Over the last year the frequency of the search term “restaurant near me” has grown by two to three times in markets around the world. In no place has this search grown less than 50%. Indeed, the growing popularity of “… near me” searches clearly illustrates the consumer shift to a reliance on digital for the most basic local discovery actions at an incredibly high frequency that will only continue to increase as long as search results satisfy.

According to Moz’s 2018 Local Search Ranking Factors Survey, 64 percent of marketers now see Google as the new “homepage” for local businesses.

Don’t take our word for it. Ben Leventhal, the CEO of Resy, said this at Skift Restaurants Forum in September: “I’m opening Google Maps and not anything else. That’s the point: the funnel has changed. You used to have OpenTable at the top of the funnel and Google is now at the top of the funnel. Yelp? If you want 4,000 choices, great.”

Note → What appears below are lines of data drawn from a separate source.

[src/rtl/plc_pkg.sv]
// Shared helpers for the PLC handshake buffers: ceiling log2 and the
// pointer/count width rules derived from a slot count.
package plc_pkg;

  localparam int PLC_WIDTH_DEFAULT = 1;
  localparam int PLC_DEPTH_DEFAULT = 4;

  function automatic int clog2(input int n);
    int r;
    r = 0;
    for (int v = n - 1; v > 0; v = v >> 1) begin
      r = r + 1;
    end
    return r;
  endfunction

  // One extra MSB on the pointer serves as the wrap/toggle bit.
  function automatic int ptr_width(input int depth);
    return clog2(depth) + 1;
  endfunction

  // Count must represent 0..depth inclusive.
  function automatic int count_width(input int depth);
    return clog2(depth) + 1;
  endfunction

endpackage

[src/rtl/semafor_ptr.sv]
// Wrap pointer for semafor_fifo: modular increment with a toggle MSB and a
// synchronous active-low clear that dominates the increment.
module semafor_ptr #(
  parameter int PW = 3
) (
  input  logic          clk_i,
  input  logic          rst_ni,
  input  logic          inc_i,
  output logic [PW-1:0] ptr_o
);

  logic [PW-1:0] ptr_q;
  logic [PW-1:0] ptr_d;

  always_comb begin
    ptr_d = ptr_q;
    if (inc_i) begin
      ptr_d = ptr_q + PW'(1);
    end
  end

  always_ff @(posedge clk_i) begin
    if (!rst_ni) begin
      ptr_q <= '0;
    end else begin
      ptr_q <= ptr_d;
    end
  end

  assign ptr_o = ptr_q;

endmodule

[src/rtl/semafor_fifo.sv]
// WIDTH x DEPTH first-word-fall-through handshake buffer with toggle-bit
// full/empty, registered occupancy and almost-full. SEMAFOR_FIFO_FLAGS_EN adds sticky OVF/UNF.
module semafor_fifo
  import plc_pkg::*;
#(
  parameter int WIDTH    = PLC_WIDTH_DEFAULT,
  parameter int DEPTH    = PLC_DEPTH_DEFAULT,
  parameter int AF_LEVEL = DEPTH - 1
) (
  input  logic                          CLK,
  input  logic                          RST_N,
  input  logic [WIDTH-1:0]              DI,
  input  logic                          WR,
  input  logic                          WR_EN,
  input  logic                          RD,
  input  logic                          RD_EN,
  input  logic                          REAL,
  output logic [WIDTH-1:0]              DQ,
  output logic                          WR_RDY,
  output logic                          RD_RDY,
  output logic [count_width(DEPTH)-1:0] COUNT,
  output logic                          AFULL
`ifdef SEMAFOR_FIFO_FLAGS_EN
  ,
  output logic                          OVF,
  output logic                          UNF
`endif
);

  localparam int AW = clog2(DEPTH);
  localparam int PW = ptr_width(DEPTH);
  localparam int CW = count_width(DEPTH);

  logic [PW-1:0]    wp;
  logic [PW-1:0]    rp;
  logic [WIDTH-1:0] mem_q [DEPTH];
  logic [CW-1:0]    count_q;
  logic [CW-1:0]    count_d;
  logic             empty;
  logic             full;
  logic             we;
  logic             re;

  assign empty = (wp == rp);
  assign full  = (wp[AW] != rp[AW]) && (wp[AW-1:0] == rp[AW-1:0]);

  // REAL only qualifies the consume; the ready flags never look at it.
  assign WR_RDY = ~full & WR_EN;
  assign RD_RDY = ~empty & RD_EN;
  assign we     = WR & WR_RDY;
  assign re     = REAL & RD & RD_RDY;

  semafor_ptr #(.PW(PW)) u_wp (
    .clk_i (CLK),
    .rst_ni(RST_N),
    .inc_i (we),
    .ptr_o (wp)
  );

  semafor_ptr #(.PW(PW)) u_rp (
    .clk_i (CLK),
    .rst_ni(RST_N),
    .inc_i (re),
    .ptr_o (rp)
  );

  always_ff @(posedge CLK) begin
    if (RST_N && we) begin
      mem_q[wp[AW-1:0]] <= DI;
    end
  end

  assign DQ = mem_q[rp[AW-1:0]];

  always_comb begin
    count_d = count_q;
    case ({we, re})
      2'b10:   count_d = count_q + CW'(1);
      2'b01:   count_d = count_q - CW'(1);
      default: count_d = count_q;
    endcase
  end

  always_ff @(posedge CLK) begin
    if (!RST_N) begin
      count_q <= '0;
    end else begin
      count_q <= count_d;
    end
  end

  assign COUNT = count_q;
  assign AFULL = (count_q >= CW'(AF_LEVEL));

`ifdef SEMAFOR_FIFO_FLAGS_EN
  logic ovf_q;
  logic unf_q;

  // Refused requests latch until the next reset so software can poll them.
  always_ff @(posedge CLK) begin
    if (!RST_N) begin
      ovf_q <= 1'b0;
      unf_q <= 1'b0;
    end else begin
      if (WR & WR_EN & full) begin
        ovf_q <= 1'b1;
      end
      if (REAL & RD & RD_EN & empty) begin
        unf_q <= 1'b1;
      end
    end
  end

  assign OVF = ovf_q;
  assign UNF = unf_q;
`endif

endmodule

[config.mk]
export PLATFORM = sky130hd
export DESIGN_NAME = semafor_fifo
export DESIGN_NICKNAME = d
export VERILOG_FILES = /design/src/rtl/plc_pkg.sv /design/src/rtl/semafor_ptr.sv /design/src/rtl/semafor_fifo.sv
export SDC_FILE = /design/constraint.sdc
export NUM_CORES = 1
export LEC_CHECK = 0
export ABC_CLOCK_PERIOD_IN_PS = 2400
export CORE_MARGIN = 4
export CORE_UTILIZATION = 28
export CTS_BUF_LIST = sky130_fd_sc_hd__clkbuf_4
export CTS_CLUSTER_SIZE = 20
export DETAILED_ROUTE_END_ITERATION = 12
export PLACE_DENSITY = 0.57
export SLEW_MARGIN = 10
export SYNTH_ARGS = -nofsm -noshare
export SYNTH_HDL_FRONTEND = slang
export SYNTH_SLANG_ARGS = --single-unit
[constraint.sdc]
create_clock -name CLK -period 2.4 [get_ports CLK]
set_input_delay 0.48 -clock CLK [delete_from_list [all_inputs] [get_ports CLK]]
set_output_delay 0.48 -clock CLK [all_outputs]
set_load 0.02 [all_outputs]
After elaboration in Yosys (flattened, before gate mapping)
Memory sizes are Yosys's and may differ from the RTL's. A register that Yosys moved wholly into a read port is not among the register bits.
Index checks and enable logic that the tools add are counted.
{"block": "word_totals", "ff_bits": 9, "latchBits": 0, "ram_bits": 4, "mem_bits_ro": 0, "in_bits": 8, "output_inout_bits": 7, "elab_cells": 29, "n_memories": 1}
{"block": "classes", "n_addsub": 4, "mul": 0, "n_div": 0, "magnitude_cmp": 1, "eq_ne": 5, "shift": 0, "n_mux": 5, "bitwise_logic": 7, "n_reduce_logical": 3}
{"name": "mem_q", "depth": 4, "word_bits": 1, "read_ports": 1, "rd_clocked_by_memory_dff": 1, "write_ports": 1, "line_no": "semafor_fifo.sv:36", "source": "logic [WIDTH-1:0] mem_q [DEPTH];"}
{"operator": "$add 3x1->3 const B", "count": 3}
{"operator": "$pmux 3 s2", "count": 1}
{"operator": "$and 1x1->1", "count": 5}
{"operator": "$mux 2", "count": 2}
{"operator": "$eq 3x3->1", "count": 1}
{"operator": "$ge 3x2->1 const B", "count": 1}
{"operator": "$sub 3x1->3 const B", "count": 1}
{"operator": "$eq 2x1->1 const B", "count": 1}
{"operator": "$eq 2x2->1", "count": 1}
{"operator": "$eq 2x2->1 const B", "count": 1}
{"operator": "$logic_and 1x1->1", "count": 2}
{"operator": "$mux 1", "count": 2}
{"operator": "$not 1->1", "count": 2}
{"operator": "$reduce_bool 2->1", "count": 1}
{"operator": "$ne 1x1->1", "count": 1}

Logic depth before layout (Yosys ltp)
{"block": "logic_depth", "ltp_word": 8, "ltp_mapped": 9, "ltp_nobuf": 9}

Modules after synthesis
Synthesis repeated with hierarchy kept, for this count alone.
{"block": "hier_totals", "cells_unflattened": 65, "hier_area_um2": 710.7}
{"mod": "semafor_fifo", "n_inst": 1, "cells_per_inst": 41, "area_each_um2": 455.4, "seq_area_each_um2": 180.2}
{"mod": "semafor_ptr", "n_inst": 2, "cells_per_inst": 12, "area_each_um2": 127.6, "seq_area_each_um2": 60.1}

Worst setup path after synthesis
Ideal clock, no wire load.
{"block": "synth_timing", "kind": "flip-flop to flip-flop", "start": "reg u_rp.ptr_q[0], in the netlist u_rp.ptr_o[0]", "end": "reg count_q[2], in the netlist COUNT[2]", "setup_time_ns": 0.070, "arrival_ns": 2.104, "required_ns": 2.330, "path_slack_ns": 0.226, "path_stages_with_launch": 10, "n_path_buf": 0, "period_less_slack_ns": 2.174, "path_cell_list": "dfxtp_1 > xnor2_2 > a31oi_4 > inv_1 > ha_1 > inv_1 > fa_1 > xor2_1 > or3_1 > a21oi_1"}
{"block": "synth_via", "elab_chain_cells": 7, "word_cells_on_any_way": 13, "classes_between": "eq/ne: 4; mux: 1; bitwise: 6; reduce/logical: 2"}
{"element": "start: declaration", "line_no": "semafor_ptr.sv:12", "source": "logic [PW-1:0] ptr_q;"}
{"element": "start signal: assignment", "line_no": "semafor_ptr.sv:26", "source": "ptr_q <= ptr_d;"}
{"element": "$eq 2x2->1", "line_no": "semafor_fifo.sv:45", "source": "assign full = (wp[AW] != rp[AW]) && (wp[AW-1:0] == rp[AW-1:0]);"}
{"element": "$logic_and 1x1->1", "line_no": "semafor_fifo.sv:45"}
{"element": "$not 1->1", "line_no": "semafor_fifo.sv:48", "source": "assign WR_RDY = ~full & WR_EN;"}
{"element": "$and 1x1->1", "line_no": "semafor_fifo.sv:48"}
{"element": "$and 1x1->1", "line_no": "semafor_fifo.sv:50", "source": "assign we = WR & WR_RDY;"}
{"element": "$eq 2x1->1 / $eq 2x2->1 (equally long branches)", "line_no": "semafor_fifo.sv:77", "source": "case ({we, re})"}
{"element": "$pmux 3 s2 / $reduce_bool 2->1 (equally long branches)"}
{"element": "end signal: assignment", "line_no": "semafor_fifo.sv:88", "source": "count_q <= count_d;"}
{"element": "end: declaration", "line_no": "semafor_fifo.sv:37", "source": "logic [CW-1:0] count_q;"}
Parallel ways exist; a longest one is shown, timed or not.
A chain may end at the register's enable or synchronous reset.

Worst setup path after layout
{"block": "layout_timing", "start": "in RD_EN", "end": "reg count_q[2], in the netlist COUNT[2]"}
{"block": "layout_via", "elab_chain_cells": 4, "word_cells_on_any_way": 6, "classes_between": "eq/ne: 2; mux: 1; bitwise: 2; reduce/logical: 1"}
{"element": "start: declaration", "line_no": "semafor_fifo.sv:16", "source": "input logic RD_EN,"}
{"element": "$and 1x1->1 *", "line_no": "semafor_fifo.sv:49", "source": "assign RD_RDY = ~empty & RD_EN;"}
{"element": "$and 1x1->1 *", "line_no": "semafor_fifo.sv:51", "source": "assign re = REAL & RD & RD_RDY;"}
{"element": "$eq 2x1->1 / $eq 2x2->1 (equally long branches)", "line_no": "semafor_fifo.sv:77"}
{"element": "$pmux 3 s2 / $reduce_bool 2->1 (equally long branches)"}
Every way passes the cells marked *; elsewhere a longest branch is shown, timed or not.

Bareburger’s CMO said at a recent event, “We are number two when we Google our own name.”

On desktop and mobile search, Google offers structured results for searches like “best burger in NYC” that take users to map-based lists that show photos, opening hours, delivery services without clicking through to another website. Recent partnerships with reservation services — Resy, OpenTable, SevenRooms — mean that diners don’t have to leave Google to book a table for dinner.

Preferred Placement

If you don’t want to go for Google’s recommendations, you can find the recommendations of companies with pockets deep enough to show up high on Google results. For restaurants, there’s really just one company like that, the Booking Holdings-backed OpenTable. In the first nine months of 2018 the parent company spend $3.56 billion on digital marketing, the lion’s share of which went to Google. That’s why it’s easy for OpenTable to be placed high on the page even for restaurants that don’t appear on OpenTable.

On Google Maps on smartphones, an upgraded “Explore” tab automatically suggests highly rated restaurants in the user’s immediate area (dubbed “The Foodie List”), even if the user isn’t necessarily searching for a place to eat. There are reservations apps that offer curated lists, too, but the cost of customer acquisition is high for any app, especially one that competes with Google’s products. This is why we are likely to see more consolidation like Resy’s purchase of Reserve late last year.

In 2019, Google will likely increase its dominance thanks to smart moves in voice search, where “find me great seafood on the beach” is much easier to answer than “book a flight for a family of four to Amman.” For Android users, Google’s Assistant feature can pick out potential searches from other apps, such as texting with friends, in order to provide local and other results.

It is also far ahead in meeting the needs of the next great search habit: personalization. Helping people decide what to do and answer the question, ‘What should I get for lunch?’ will push Google further along the road to local dominance.